The listing below holds a line with "0.179 | 772 |" and a line with "-- run 2: what". Reproduce those two lines exactly, plus everything between them.
#####
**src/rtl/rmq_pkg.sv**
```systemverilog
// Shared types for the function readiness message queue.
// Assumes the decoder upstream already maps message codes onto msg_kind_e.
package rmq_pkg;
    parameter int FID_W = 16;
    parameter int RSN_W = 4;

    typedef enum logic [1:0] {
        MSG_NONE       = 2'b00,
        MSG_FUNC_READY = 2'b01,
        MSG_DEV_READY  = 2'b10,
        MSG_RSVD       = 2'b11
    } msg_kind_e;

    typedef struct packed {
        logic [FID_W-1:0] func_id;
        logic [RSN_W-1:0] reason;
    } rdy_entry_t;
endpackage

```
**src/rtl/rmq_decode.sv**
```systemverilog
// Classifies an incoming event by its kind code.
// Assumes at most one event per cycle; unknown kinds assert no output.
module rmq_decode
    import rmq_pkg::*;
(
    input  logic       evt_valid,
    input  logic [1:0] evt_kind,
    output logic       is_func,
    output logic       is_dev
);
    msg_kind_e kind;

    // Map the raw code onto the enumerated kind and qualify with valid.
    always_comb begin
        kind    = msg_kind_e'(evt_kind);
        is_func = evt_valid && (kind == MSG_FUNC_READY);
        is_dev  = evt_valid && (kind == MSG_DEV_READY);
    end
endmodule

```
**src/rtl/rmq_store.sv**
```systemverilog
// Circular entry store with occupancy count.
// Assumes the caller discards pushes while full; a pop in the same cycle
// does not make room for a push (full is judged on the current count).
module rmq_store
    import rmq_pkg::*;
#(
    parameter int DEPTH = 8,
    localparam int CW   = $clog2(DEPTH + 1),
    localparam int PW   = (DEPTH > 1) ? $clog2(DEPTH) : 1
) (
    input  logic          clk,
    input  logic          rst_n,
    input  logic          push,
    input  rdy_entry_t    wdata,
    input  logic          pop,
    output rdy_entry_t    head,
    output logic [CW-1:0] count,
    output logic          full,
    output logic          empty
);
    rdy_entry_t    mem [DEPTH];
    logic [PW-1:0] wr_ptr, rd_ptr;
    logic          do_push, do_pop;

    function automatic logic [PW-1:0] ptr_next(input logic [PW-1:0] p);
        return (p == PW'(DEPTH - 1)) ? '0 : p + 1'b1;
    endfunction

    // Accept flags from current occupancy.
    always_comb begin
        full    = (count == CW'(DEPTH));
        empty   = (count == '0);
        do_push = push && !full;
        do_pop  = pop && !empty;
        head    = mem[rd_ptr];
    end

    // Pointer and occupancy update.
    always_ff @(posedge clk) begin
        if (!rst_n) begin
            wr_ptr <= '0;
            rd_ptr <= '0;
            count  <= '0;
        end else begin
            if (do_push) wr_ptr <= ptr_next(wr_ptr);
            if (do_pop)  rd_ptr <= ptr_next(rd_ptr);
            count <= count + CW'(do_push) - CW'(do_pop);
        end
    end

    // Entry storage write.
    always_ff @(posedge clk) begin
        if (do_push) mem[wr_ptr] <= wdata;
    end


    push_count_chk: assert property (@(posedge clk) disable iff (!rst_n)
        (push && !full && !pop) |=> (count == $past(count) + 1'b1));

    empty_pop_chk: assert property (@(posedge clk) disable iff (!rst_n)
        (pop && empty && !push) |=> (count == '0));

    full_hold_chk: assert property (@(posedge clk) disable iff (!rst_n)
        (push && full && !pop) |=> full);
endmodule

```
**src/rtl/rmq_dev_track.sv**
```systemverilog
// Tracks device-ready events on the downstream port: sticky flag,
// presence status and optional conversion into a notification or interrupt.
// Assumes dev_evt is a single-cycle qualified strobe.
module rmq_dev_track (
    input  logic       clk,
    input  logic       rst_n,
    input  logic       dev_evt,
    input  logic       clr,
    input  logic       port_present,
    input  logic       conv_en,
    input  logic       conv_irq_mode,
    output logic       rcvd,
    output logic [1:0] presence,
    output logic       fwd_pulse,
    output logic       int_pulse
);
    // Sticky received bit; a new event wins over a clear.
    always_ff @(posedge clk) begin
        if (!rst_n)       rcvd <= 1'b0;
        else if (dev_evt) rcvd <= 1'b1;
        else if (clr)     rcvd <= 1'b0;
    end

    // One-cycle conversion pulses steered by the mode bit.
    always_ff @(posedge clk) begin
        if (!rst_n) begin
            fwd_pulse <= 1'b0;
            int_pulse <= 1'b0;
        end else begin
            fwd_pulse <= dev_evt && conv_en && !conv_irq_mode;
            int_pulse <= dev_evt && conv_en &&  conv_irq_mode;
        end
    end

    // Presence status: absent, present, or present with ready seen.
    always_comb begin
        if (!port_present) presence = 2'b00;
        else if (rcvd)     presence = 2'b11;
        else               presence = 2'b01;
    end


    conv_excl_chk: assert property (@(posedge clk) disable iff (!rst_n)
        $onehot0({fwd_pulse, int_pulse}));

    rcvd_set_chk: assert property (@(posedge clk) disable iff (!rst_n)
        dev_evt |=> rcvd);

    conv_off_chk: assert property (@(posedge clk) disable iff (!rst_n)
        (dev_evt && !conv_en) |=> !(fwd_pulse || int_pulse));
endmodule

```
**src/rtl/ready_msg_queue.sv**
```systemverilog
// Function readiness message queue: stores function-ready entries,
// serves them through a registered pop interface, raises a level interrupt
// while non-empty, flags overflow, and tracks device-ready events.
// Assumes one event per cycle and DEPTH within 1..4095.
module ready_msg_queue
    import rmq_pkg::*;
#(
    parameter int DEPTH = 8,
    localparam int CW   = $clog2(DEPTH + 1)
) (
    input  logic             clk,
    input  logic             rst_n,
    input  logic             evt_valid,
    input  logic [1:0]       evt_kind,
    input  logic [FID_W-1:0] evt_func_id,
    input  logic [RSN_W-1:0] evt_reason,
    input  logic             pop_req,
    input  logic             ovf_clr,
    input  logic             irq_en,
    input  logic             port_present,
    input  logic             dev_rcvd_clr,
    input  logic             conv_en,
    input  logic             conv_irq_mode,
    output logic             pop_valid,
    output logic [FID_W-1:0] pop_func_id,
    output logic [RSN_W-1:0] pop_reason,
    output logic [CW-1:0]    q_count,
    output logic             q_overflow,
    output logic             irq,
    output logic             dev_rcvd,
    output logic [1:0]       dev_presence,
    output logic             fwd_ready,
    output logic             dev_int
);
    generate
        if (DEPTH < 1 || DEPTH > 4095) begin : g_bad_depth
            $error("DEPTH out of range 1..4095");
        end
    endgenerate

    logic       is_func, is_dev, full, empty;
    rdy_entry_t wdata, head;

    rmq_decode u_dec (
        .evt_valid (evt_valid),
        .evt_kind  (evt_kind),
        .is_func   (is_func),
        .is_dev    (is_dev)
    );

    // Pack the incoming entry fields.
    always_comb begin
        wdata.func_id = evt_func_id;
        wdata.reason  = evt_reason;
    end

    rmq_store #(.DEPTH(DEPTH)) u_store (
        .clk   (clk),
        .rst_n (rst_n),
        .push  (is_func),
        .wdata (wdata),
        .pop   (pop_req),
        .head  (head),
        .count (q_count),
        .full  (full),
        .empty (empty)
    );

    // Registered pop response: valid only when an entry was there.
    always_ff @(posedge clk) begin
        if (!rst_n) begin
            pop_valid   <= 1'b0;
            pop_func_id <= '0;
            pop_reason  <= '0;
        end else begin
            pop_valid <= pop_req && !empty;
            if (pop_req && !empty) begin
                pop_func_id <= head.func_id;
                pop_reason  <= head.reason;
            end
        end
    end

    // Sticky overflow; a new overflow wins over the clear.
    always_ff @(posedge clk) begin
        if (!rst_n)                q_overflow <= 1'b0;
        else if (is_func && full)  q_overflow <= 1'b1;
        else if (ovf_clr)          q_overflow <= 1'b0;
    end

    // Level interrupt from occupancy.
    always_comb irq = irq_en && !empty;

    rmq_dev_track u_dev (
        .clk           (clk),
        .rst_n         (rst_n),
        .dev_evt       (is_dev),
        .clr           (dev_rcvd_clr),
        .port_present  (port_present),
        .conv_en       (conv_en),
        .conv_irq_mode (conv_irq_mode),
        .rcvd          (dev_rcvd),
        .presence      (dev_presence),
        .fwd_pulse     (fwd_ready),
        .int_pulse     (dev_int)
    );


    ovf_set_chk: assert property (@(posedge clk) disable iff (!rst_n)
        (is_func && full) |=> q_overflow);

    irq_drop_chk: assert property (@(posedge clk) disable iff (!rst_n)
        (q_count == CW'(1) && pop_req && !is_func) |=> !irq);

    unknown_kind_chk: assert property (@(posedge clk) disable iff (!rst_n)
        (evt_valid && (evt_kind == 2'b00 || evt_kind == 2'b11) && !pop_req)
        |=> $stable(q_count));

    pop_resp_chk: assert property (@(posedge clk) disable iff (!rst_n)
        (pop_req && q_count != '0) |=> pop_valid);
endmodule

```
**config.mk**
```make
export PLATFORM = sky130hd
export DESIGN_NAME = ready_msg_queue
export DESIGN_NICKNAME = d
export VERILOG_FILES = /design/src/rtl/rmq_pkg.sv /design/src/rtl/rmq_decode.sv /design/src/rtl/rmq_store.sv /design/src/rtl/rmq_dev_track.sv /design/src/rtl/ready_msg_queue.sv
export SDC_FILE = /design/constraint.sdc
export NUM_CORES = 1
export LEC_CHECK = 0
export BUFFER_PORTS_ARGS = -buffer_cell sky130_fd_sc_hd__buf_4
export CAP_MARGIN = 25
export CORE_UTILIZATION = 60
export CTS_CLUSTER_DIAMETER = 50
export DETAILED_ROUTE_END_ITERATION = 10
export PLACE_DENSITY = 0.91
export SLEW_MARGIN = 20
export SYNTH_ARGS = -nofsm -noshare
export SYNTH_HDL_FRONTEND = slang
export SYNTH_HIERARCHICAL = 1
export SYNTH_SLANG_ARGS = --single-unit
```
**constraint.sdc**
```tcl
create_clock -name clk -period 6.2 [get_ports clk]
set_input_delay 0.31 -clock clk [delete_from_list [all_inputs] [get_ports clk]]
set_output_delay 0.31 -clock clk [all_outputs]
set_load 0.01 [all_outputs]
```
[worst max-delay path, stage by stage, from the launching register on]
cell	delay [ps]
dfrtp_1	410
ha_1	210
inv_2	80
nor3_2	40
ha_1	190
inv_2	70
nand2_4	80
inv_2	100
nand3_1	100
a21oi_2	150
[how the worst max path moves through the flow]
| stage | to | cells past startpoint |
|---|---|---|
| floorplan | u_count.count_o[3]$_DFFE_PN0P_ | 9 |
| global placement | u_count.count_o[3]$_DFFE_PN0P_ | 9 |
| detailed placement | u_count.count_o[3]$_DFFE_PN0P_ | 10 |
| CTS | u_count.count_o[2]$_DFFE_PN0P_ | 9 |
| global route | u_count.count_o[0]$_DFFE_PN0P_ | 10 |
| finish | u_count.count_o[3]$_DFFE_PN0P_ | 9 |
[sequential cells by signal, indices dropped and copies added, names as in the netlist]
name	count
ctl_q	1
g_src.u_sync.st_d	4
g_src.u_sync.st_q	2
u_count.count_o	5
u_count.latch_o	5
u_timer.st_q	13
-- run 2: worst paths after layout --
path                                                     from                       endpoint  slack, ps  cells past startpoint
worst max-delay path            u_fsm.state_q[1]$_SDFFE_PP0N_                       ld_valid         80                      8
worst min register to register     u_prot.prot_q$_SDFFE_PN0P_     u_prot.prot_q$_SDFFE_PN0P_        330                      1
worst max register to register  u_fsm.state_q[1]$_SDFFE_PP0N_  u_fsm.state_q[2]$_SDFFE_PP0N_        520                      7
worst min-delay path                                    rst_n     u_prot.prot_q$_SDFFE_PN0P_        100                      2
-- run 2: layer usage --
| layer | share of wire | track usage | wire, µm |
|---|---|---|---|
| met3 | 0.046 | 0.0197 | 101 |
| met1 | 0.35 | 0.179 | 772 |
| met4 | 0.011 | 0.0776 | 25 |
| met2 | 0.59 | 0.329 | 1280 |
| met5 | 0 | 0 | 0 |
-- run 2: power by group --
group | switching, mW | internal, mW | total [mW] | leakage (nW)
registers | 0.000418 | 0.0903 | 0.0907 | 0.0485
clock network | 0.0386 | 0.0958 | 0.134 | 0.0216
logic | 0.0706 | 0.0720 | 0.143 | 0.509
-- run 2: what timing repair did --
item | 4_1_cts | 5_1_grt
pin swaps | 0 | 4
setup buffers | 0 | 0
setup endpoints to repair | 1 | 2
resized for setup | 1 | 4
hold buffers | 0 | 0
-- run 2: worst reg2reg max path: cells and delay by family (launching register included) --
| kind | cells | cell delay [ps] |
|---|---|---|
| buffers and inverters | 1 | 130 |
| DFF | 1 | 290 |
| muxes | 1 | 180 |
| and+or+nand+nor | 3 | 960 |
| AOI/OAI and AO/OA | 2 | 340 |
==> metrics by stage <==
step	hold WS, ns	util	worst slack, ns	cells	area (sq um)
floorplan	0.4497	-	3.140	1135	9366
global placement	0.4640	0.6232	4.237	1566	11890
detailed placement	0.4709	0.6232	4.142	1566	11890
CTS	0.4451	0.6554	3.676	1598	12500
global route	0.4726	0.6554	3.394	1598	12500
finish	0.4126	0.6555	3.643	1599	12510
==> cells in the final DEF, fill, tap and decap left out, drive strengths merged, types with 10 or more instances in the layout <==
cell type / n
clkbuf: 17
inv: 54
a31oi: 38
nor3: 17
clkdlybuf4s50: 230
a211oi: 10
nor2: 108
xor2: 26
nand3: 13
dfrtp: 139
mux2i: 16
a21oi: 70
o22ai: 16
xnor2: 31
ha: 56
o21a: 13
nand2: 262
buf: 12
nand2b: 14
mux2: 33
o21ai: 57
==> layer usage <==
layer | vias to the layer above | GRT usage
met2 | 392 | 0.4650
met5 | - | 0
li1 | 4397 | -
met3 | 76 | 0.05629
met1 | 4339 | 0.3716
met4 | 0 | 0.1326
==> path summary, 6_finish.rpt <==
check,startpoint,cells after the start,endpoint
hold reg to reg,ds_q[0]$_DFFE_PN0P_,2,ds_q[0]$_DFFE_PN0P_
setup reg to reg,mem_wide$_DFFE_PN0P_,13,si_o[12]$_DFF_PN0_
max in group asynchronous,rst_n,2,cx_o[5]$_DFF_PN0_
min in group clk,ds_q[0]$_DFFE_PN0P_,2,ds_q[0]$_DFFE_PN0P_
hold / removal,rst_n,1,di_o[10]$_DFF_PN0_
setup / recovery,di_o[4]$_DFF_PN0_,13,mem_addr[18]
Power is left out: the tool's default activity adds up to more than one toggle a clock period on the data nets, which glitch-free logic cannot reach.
#####
[Exercise answer]
| met1 | 0.35 | 0.179 | 772 |
| met4 | 0.011 | 0.0776 | 25 |
| met2 | 0.59 | 0.329 | 1280 |
| met5 | 0 | 0 | 0 |
-- run 2: power by group --
group | switching, mW | internal, mW | total [mW] | leakage (nW)
registers | 0.000418 | 0.0903 | 0.0907 | 0.0485
clock network | 0.0386 | 0.0958 | 0.134 | 0.0216
logic | 0.0706 | 0.0720 | 0.143 | 0.509
-- run 2: what timing repair did --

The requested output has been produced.